Halloween, Trick-or-treat, pumpkin spice lattes, horror movies and sweaters...

I've done a lot of thinking just in the beginning of October already. We have move to the arms and hands in anatomy. And dissecting out my cadaver's hand, I begin to contemplate all over again. Perhaps it will sound repetitive or cliche, but it occurs to me to contemplate the flow of life now more than ever. You see, my day starts around 6:30 am. I get up and eat, get dressed, drive the 25 minutes to school, learn for 2-8 hours a day, and then drive back to my apartment. This empty apartment greets me and for the 30 minutes after all of this... my brain is able to relax... well for just a bit. 

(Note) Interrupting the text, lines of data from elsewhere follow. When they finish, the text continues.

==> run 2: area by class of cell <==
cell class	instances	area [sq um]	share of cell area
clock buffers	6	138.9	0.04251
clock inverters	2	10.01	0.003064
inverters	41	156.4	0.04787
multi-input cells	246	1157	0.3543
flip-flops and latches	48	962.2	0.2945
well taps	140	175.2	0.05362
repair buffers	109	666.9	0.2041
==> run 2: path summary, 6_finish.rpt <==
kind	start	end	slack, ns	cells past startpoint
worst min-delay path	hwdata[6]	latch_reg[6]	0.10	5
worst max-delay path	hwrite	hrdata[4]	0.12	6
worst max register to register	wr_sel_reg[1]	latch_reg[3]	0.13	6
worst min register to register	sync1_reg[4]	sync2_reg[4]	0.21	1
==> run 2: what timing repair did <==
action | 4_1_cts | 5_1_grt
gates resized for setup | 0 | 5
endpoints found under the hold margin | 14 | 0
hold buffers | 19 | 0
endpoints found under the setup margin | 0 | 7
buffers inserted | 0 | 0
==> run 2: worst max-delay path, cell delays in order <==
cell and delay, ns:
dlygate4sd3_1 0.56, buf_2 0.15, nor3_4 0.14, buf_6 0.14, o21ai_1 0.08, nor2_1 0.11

You see, the C popped up in my family... My grandmother was diagnosed about a month ago. It was so advanced that the doctor didn't really explain much about it, referring to it as umbilical cancer. The tumor was in the abdominal cavity and was stage 4.... Well being 71, Grandma wasn't much for chemo and radiation. The long and short of it was that she passed last Wednesday.

It might seem selfish, but I was just relieved that this was after my first round of exams. I was able to at least attend the funeral. I'm so glad I did. I got a closure for a loss I really didn't let myself feel.  I also got to see my family and stand by my mother to give her strength. It also let me think about religion and spirituality, something that had just bubbling in my head. 

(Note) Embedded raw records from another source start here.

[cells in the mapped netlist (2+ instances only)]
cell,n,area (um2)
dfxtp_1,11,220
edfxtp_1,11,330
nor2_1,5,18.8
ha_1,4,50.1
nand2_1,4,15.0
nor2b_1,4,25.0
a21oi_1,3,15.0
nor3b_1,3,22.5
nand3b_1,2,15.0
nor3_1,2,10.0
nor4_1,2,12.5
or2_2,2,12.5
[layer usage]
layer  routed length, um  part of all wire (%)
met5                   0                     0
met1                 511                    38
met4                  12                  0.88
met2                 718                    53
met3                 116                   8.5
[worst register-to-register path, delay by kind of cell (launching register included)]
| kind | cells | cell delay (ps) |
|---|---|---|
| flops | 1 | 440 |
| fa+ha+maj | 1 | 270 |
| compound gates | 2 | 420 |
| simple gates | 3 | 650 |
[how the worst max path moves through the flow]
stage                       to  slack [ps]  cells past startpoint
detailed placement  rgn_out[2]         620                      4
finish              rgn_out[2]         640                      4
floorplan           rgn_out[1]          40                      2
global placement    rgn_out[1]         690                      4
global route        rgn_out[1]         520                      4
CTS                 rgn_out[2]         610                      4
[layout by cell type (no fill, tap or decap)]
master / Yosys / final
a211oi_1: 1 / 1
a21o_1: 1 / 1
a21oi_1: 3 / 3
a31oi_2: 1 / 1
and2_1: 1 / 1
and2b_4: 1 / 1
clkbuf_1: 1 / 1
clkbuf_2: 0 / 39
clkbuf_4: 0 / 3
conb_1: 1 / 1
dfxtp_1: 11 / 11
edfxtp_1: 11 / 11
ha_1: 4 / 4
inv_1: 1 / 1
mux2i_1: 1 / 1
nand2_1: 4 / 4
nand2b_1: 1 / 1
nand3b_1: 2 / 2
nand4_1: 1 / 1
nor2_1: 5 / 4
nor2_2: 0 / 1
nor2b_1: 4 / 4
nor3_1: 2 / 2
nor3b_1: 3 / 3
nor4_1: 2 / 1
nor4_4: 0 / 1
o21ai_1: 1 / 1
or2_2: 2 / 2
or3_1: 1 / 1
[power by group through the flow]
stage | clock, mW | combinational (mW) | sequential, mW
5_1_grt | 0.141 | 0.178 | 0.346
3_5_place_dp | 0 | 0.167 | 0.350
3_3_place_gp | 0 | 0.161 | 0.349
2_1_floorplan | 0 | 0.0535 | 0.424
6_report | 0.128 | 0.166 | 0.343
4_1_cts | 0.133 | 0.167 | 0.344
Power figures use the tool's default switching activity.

And this is part of why I write tonight. These thoughts needed to come out of my mind. I won't give you the details of my religion, but the message is simple. Redemption through love. I would argue that some part of all religions is peace and a message of love. I would also argue that you are wondering what the hell this has to do with October and the hands and arms. 

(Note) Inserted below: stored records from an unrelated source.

[src/hw/sadc_clkdiv.sv]
// Converter clock divider producing a one-cycle tick
`timescale 1ns/10ps
module sadc_clkdiv #(
    parameter int W = 3
) (
    // Clock and reset
    input wire logic clock,
    input wire logic resetn,
    // Control
    input wire logic run,
    input wire logic [W-1:0] factor_m1,
    // Tick out
    output logic tick
);
    // Cycle counter within one converter clock
    logic [W-1:0] cnt_ff;
    logic tick_ff;

    // Counts 0..factor_m1, so the tick rate is clock over one to eight
    always_ff @(posedge clock or negedge resetn) begin
        if (!resetn) begin
            cnt_ff <= '0;
            tick_ff <= 1'b0;
        end else if (!run) begin
            // Held in phase while run is low
            cnt_ff <= '0;
            tick_ff <= 1'b0;
        end else if (cnt_ff >= factor_m1) begin
            cnt_ff <= '0;
            tick_ff <= 1'b1;
        end else begin
            cnt_ff <= cnt_ff + 1'b1;
            tick_ff <= 1'b0;
        end
    end

    assign tick = tick_ff;
endmodule

[src/hw/sadc_top.sv]
// SAR converter sequencer with AXI4-Lite register access
`timescale 1ns/10ps
module sadc_top (
    // Clock and reset
    input wire logic clock,
    input wire logic resetn,
    // AXI4-Lite write address and data
    input wire logic [sadc_pkg::ADDR_W-1:0] s_axi_awaddr,
    input wire logic s_axi_awvalid,
    output logic s_axi_awready,
    input wire logic [31:0] s_axi_wdata,
    input wire logic [3:0] s_axi_wstrb,
    input wire logic s_axi_wvalid,
    output logic s_axi_wready,
    // AXI4-Lite write response
    output logic [1:0] s_axi_bresp,
    output logic s_axi_bvalid,
    input wire logic s_axi_bready,
    // AXI4-Lite read
    input wire logic [sadc_pkg::ADDR_W-1:0] s_axi_araddr,
    input wire logic s_axi_arvalid,
    output logic s_axi_arready,
    output logic [31:0] s_axi_rdata,
    output logic [1:0] s_axi_rresp,
    output logic s_axi_rvalid,
    input wire logic s_axi_rready,
    // Analogue front end
    input wire logic comp_in,
    output sadc_pkg::sadc_ana_t ana_out,
    // Start sources and power state
    input wire logic timer_trig,
    input wire logic edge_pin,
    input wire logic idle_mode,
    input wire logic power_down,
    // Events
    output logic irq,
    output logic wake
);
    // Registers seen by software
    sadc_pkg::sadc_ctrl_t ctrl_ff;
    logic [3:0] scan_ff;
    logic [1:0] stat_ff, mask_ff;
    logic [7:0] bhi_ff, blo_ff;
    logic [7:0] res_ff [4];
    // Sequencer state
    sadc_pkg::sadc_state_t state_ff;
    logic [7:0] sar_ff;
    logic [2:0] bit_ff;
    logic [3:0] cnt_ff;
    logic [1:0] ch_ff, slot_ff;
    logic early_ff;
    // Pin synchronisers and filtered levels
    logic [2:0] cmp_s_ff, edg_s_ff;
    logic cmp_ff, edg_ff, edg_d_ff;
    // Bus slave state
    logic aw_got_ff, w_got_ff, bvalid_ff, awready_ff, wready_ff;
    logic arready_ff, rvalid_ff;
    logic [7:0] awaddr_ff;
    logic [31:0] wdata_ff, rdata_ff;
    logic [3:0] wstrb_ff;
    logic [1:0] bresp_ff, rresp_ff;
    // Outputs held in flops
    sadc_pkg::sadc_ana_t ana_ff;
    logic irq_ff, wake_ff;
    // Internal strobes
    logic tick, wr_go, start_wr, go, abort, store, done_ev, bnd_ev, keep;
    logic [7:0] resolved;
    logic [2:0] nxt;
    logic [1:0] wr_idx;

    // Converter clock tick
    sadc_clkdiv #(.W(3)) u_div (
        .clock(clock),
        .resetn(resetn),
        .run(ctrl_ff.en),
        .factor_m1(ctrl_ff.div_m1),
        .tick(tick)
    );

    // Three-stage synchronisers; a level counts once stages two and three agree
    always_ff @(posedge clock or negedge resetn) begin
        if (!resetn) begin
            cmp_s_ff <= '0;
            edg_s_ff <= '0;
            cmp_ff <= 1'b0;
            edg_ff <= 1'b0;
            edg_d_ff <= 1'b0;
        end else begin
            cmp_s_ff <= {cmp_s_ff[1:0], comp_in};
            edg_s_ff <= {edg_s_ff[1:0], edge_pin};
            if (cmp_s_ff[1] == cmp_s_ff[2]) begin
                cmp_ff <= cmp_s_ff[2];
            end
            if (edg_s_ff[1] == edg_s_ff[2]) begin
                edg_ff <= edg_s_ff[2];
            end
            edg_d_ff <= edg_ff;
        end
    end

    // Start and stop conditions
    always_comb begin
        abort = !ctrl_ff.en || power_down || ctrl_ff.dac_mode;
        go = 1'b0;
        unique case (ctrl_ff.src)
            sadc_pkg::SRC_TIMER: go = timer_trig;
            sadc_pkg::SRC_SOFT: go = start_wr;
            sadc_pkg::SRC_EDGE: go = edg_ff && !edg_d_ff;
            default: go = 1'b0;
        endcase
        // An empty scan selection never starts
        if (ctrl_ff.mode[1] && (scan_ff == 4'h0)) begin
            go = 1'b0;
        end
    end

    // Comparator high keeps the trial bit: input at or above the DAC level
    always_comb begin
        keep = cmp_ff;
        resolved = keep ? sar_ff : (sar_ff & ~(8'h01 << bit_ff));
        store = (state_ff == sadc_pkg::ST_STORE);
        nxt = sadc_pkg::next_chan(scan_ff, {1'b0, ch_ff} + 3'h1);
        wr_idx = (ctrl_ff.mode == sadc_pkg::MD_FIXC) ? slot_ff : ch_ff;
        unique case (ctrl_ff.mode)
            sadc_pkg::MD_FIX1: done_ev = store;
            sadc_pkg::MD_FIXC: done_ev = store && (slot_ff == sadc_pkg::SLOT_LAST);
            default: done_ev = store && !nxt[2];
        endcase
        bnd_ev = 1'b0;
        if ((state_ff == sadc_pkg::ST_BITS) && tick && mask_ff[sadc_pkg::ST_BND]) begin
            // Early nibble check, else the full check at the last bit
            if (bit_ff == sadc_pkg::BIT_NIB) begin
                bnd_ev = sadc_pkg::outside({resolved[7:4], 4'h0}, {bhi_ff[7:4], 4'h0},
                    {blo_ff[7:4], 4'h0});
            end else if (bit_ff == 3'h0) begin
                bnd_ev = !early_ff && sadc_pkg::outside(resolved, bhi_ff, blo_ff);
            end
        end
    end

    // Sequencer: sample, eight decisions, store, then next step by mode
    always_ff @(posedge clock or negedge resetn) begin
        if (!resetn) begin
            state_ff <= sadc_pkg::ST_IDLE;
            sar_ff <= '0;
            bit_ff <= '0;
            cnt_ff <= '0;
            ch_ff <= '0;
            slot_ff <= '0;
            early_ff <= 1'b0;
        end else if (abort) begin
            // Partial results are dropped here
            state_ff <= sadc_pkg::ST_IDLE;
            slot_ff <= '0;
        end else begin
            unique case (state_ff)
                sadc_pkg::ST_IDLE: begin
                    if (go) begin
                        state_ff <= sadc_pkg::ST_SAMPLE;
                        cnt_ff <= '0;
                        early_ff <= 1'b0;
                        // Fixed modes take the chosen channel, scans the lowest one
                        ch_ff <= ctrl_ff.mode[1] ? 2'(sadc_pkg::next_chan(scan_ff, 3'h0))
                            : ctrl_ff.chan;
                    end
                end
                sadc_pkg::ST_SAMPLE: begin
                    if (tick) begin
                        cnt_ff <= cnt_ff + 4'h1;
                        if (cnt_ff == 4'(sadc_pkg::SAMPLE_TICKS - 1)) begin
                            state_ff <= sadc_pkg::ST_BITS;
                            sar_ff <= sadc_pkg::SAR_FIRST;
                            bit_ff <= sadc_pkg::BIT_MSB;
                        end
                    end
                end
                sadc_pkg::ST_BITS: begin
                    if (tick) begin
                        if (bit_ff == 3'h0) begin
                            sar_ff <= resolved;
                            state_ff <= sadc_pkg::ST_STORE;
                        end else begin
                            sar_ff <= resolved | (8'h01 << (bit_ff - 3'h1));
                            bit_ff <= bit_ff - 3'h1;
                        end
                        if (bnd_ev) begin
                            early_ff <= 1'b1;
                        end
                    end
                end
                sadc_pkg::ST_STORE: begin
                    cnt_ff <= '0;
                    early_ff <= 1'b0;
                    state_ff <= sadc_pkg::ST_SAMPLE;
                    unique case (ctrl_ff.mode)
                        sadc_pkg::MD_FIX1: state_ff <= sadc_pkg::ST_IDLE;
                        sadc_pkg::MD_FIXC: slot_ff <= slot_ff + 2'h1;
                        sadc_pkg::MD_SCAN1: begin
                            if (nxt[2]) begin
                                ch_ff <= nxt[1:0];
                            end else begin
                                state_ff <= sadc_pkg::ST_IDLE;
                            end
                        end
                        sadc_pkg::MD_SCANC: begin
                            // Wrap to the lowest selected channel
                            ch_ff <= nxt[2] ? nxt[1:0]
                                : 2'(sadc_pkg::next_chan(scan_ff, 3'h0));
                        end
                    endcase
                end
            endcase
        end
    end

    // Bus write accepted when both address and data have arrived
    assign wr_go = aw_got_ff && w_got_ff && !bvalid_ff;
    assign start_wr = wr_go && (awaddr_ff == sadc_pkg::OFS_CTRL) && wstrb_ff[0]
        && wdata_ff[1];

    // Result registers: sequencer stores, software writes channel 3 in DAC mode
    always_ff @(posedge clock or negedge resetn) begin
        if (!resetn) begin
            for (int i = 0; i < 4; i++) begin
                res_ff[i] <= '0;
            end
        end else if (store && !abort) begin
            res_ff[wr_idx] <= sar_ff;
        end else if (wr_go && (awaddr_ff == sadc_pkg::OFS_RES3) && wstrb_ff[0]
            && ctrl_ff.dac_mode) begin
            res_ff[3] <= wdata_ff[7:0];
        end
    end

    // Control, scan selection, mask and limits
    always_ff @(posedge clock or negedge resetn) begin
        if (!resetn) begin
            ctrl_ff <= '0;
            scan_ff <= '0;
            mask_ff <= '0;
            bhi_ff <= sadc_pkg::BHI_RST;
            blo_ff <= sadc_pkg::BLO_RST;
        end else if (wr_go) begin
            unique case (awaddr_ff)
                sadc_pkg::OFS_CTRL: begin
                    if (wstrb_ff[0]) begin
                        ctrl_ff[7:0] <= wdata_ff[7:0] & 8'hFD; // Start bit reads zero
                    end
                    if (wstrb_ff[1]) begin
                        ctrl_ff[11:8] <= wdata_ff[11:8];
                    end
                end
                sadc_pkg::OFS_SCAN: if (wstrb_ff[0]) scan_ff <= wdata_ff[3:0];
                sadc_pkg::OFS_MASK: if (wstrb_ff[0]) mask_ff <= wdata_ff[1:0];
                sadc_pkg::OFS_BHI: if (wstrb_ff[0]) bhi_ff <= wdata_ff[7:0];
                sadc_pkg::OFS_BLO: if (wstrb_ff[0]) blo_ff <= wdata_ff[7:0];
                default: ;
            endcase
        end
    end

    // Sticky status, cleared by writing one; a new event beats the clear
    always_ff @(posedge clock or negedge resetn) begin
        if (!resetn) begin
            stat_ff <= '0;
        end else begin
            for (int i = 0; i < 2; i++) begin
                if (wr_go && (awaddr_ff == sadc_pkg::OFS_STAT) && wstrb_ff[0]
                    && wdata_ff[i]) begin
                    stat_ff[i] <= 1'b0;
                end
            end
            if (done_ev && !abort) begin
                stat_ff[sadc_pkg::ST_DONE] <= 1'b1;
            end
            if (bnd_ev && !abort) begin
                stat_ff[sadc_pkg::ST_BND] <= 1'b1;
            end
        end
    end

    // Interrupt, wake and analogue outputs
    always_ff @(posedge clock or negedge resetn) begin
        if (!resetn) begin
            irq_ff <= 1'b0;
            wake_ff <= 1'b0;
            ana_ff <= '0;
        end else begin
            irq_ff <= |(stat_ff & mask_ff);
            wake_ff <= idle_mode && |(stat_ff & mask_ff);
            ana_ff.mux_sel <= ch_ff;
            ana_ff.sample_hold <= (state_ff == sadc_pkg::ST_SAMPLE);
            // The DAC follows the trial code, or the stored value in DAC mode
            ana_ff.dac_code <= ctrl_ff.dac_mode ? res_ff[3] : sar_ff;
            ana_ff.dac_pin_en <= ctrl_ff.dac_mode && !power_down;
        end
    end

    // Write channels: address and data taken in either order
    always_ff @(posedge clock or negedge resetn) begin
        if (!resetn) begin
            aw_got_ff <= 1'b0;
            w_got_ff <= 1'b0;
            awready_ff <= 1'b1;
            wready_ff <= 1'b1;
            bvalid_ff <= 1'b0;
            bresp_ff <= sadc_pkg::RESP_OK;
            awaddr_ff <= '0;
            wdata_ff <= '0;
            wstrb_ff <= '0;
        end else begin
            if (s_axi_awvalid && awready_ff) begin
                awaddr_ff <= s_axi_awaddr;
                aw_got_ff <= 1'b1;
                awready_ff <= 1'b0;
            end
            if (s_axi_wvalid && wready_ff) begin
                wdata_ff <= s_axi_wdata;
                wstrb_ff <= s_axi_wstrb;
                w_got_ff <= 1'b1;
                wready_ff <= 1'b0;
            end
            if (wr_go) begin
                bvalid_ff <= 1'b1;
                // Only word-aligned offsets inside the map are accepted
                bresp_ff <= (awaddr_ff <= sadc_pkg::OFS_RES3 && awaddr_ff[1:0] == 2'h0)
                    ? sadc_pkg::RESP_OK : sadc_pkg::RESP_ERR;
            end
            if (bvalid_ff && s_axi_bready) begin
                bvalid_ff <= 1'b0;
                aw_got_ff <= 1'b0;
                w_got_ff <= 1'b0;
                awready_ff <= 1'b1;
                wready_ff <= 1'b1;
            end
        end
    end

    // Read channel: data one cycle after the address is taken
    always_ff @(posedge clock or negedge resetn) begin
        if (!resetn) begin
            arready_ff <= 1'b1;
            rvalid_ff <= 1'b0;
            rdata_ff <= '0;
            rresp_ff <= sadc_pkg::RESP_OK;
        end else if (s_axi_arvalid && arready_ff) begin
            arready_ff <= 1'b0;
            rvalid_ff <= 1'b1;
            rresp_ff <= sadc_pkg::RESP_OK;
            unique case (s_axi_araddr)
                sadc_pkg::OFS_CTRL: rdata_ff <= 32'(ctrl_ff);
                sadc_pkg::OFS_SCAN: rdata_ff <= 32'(scan_ff);
                sadc_pkg::OFS_STAT: rdata_ff <= 32'(stat_ff)
                    | (32'(state_ff != sadc_pkg::ST_IDLE) << sadc_pkg::ST_BUSY);
                sadc_pkg::OFS_MASK: rdata_ff <= 32'(mask_ff);
                sadc_pkg::OFS_BHI: rdata_ff <= 32'(bhi_ff);
                sadc_pkg::OFS_BLO: rdata_ff <= 32'(blo_ff);
                8'h18, 8'h1C, 8'h20, 8'h24: begin
                    rdata_ff <= 32'(res_ff[2'((s_axi_araddr - sadc_pkg::OFS_RES0) >> 2)]);
                end
                default: begin
                    rdata_ff <= '0;
                    rresp_ff <= sadc_pkg::RESP_ERR;
                end
            endcase
        end else if (rvalid_ff && s_axi_rready) begin
            rvalid_ff <= 1'b0;
            arready_ff <= 1'b1;
        end
    end

    // Port drive
    assign s_axi_awready = awready_ff;
    assign s_axi_wready = wready_ff;
    assign s_axi_bvalid = bvalid_ff;
    assign s_axi_bresp = bresp_ff;
    assign s_axi_arready = arready_ff;
    assign s_axi_rvalid = rvalid_ff;
    assign s_axi_rdata = rdata_ff;
    assign s_axi_rresp = rresp_ff;
    assign ana_out = ana_ff;
    assign irq = irq_ff;
    assign wake = wake_ff;

    // Ticks since sampling began, for the conversion length check
    logic [4:0] conv_ticks_ff;
    always_ff @(posedge clock or negedge resetn) begin
        if (!resetn) begin
            conv_ticks_ff <= '0;
        end else if (state_ff == sadc_pkg::ST_IDLE || store) begin
            conv_ticks_ff <= '0;
        end else if (tick && conv_ticks_ff != 5'h1F) begin
            conv_ticks_ff <= conv_ticks_ff + 5'h1;
        end
    end
endmodule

This is simple, but some would say that it is a stretch. Well, I felt peace at hearing of my grandmother's passing. Yes, it was loss. The loss of the relationship I had with her and the deeper one that I didn't have with her as well. But peace because there was no pain anymore for her. So she died in Autumn, it's fitting because she loved the colors. So its October, horror movies and the changing leaves will help me deal with death and change. So I'm studying to be a doctor, but that doesn't mean the death of my spirituality. 

So the hands.... well its simple. Hands reach out, open, and close. Hands can grasp and also let go. Hands can lower, lift up, pick, wave and even flail! Hands can speak to those who can speak and give words to those who cannot speak. Each muscle has a purpose and each motion is possible because of the muscles. 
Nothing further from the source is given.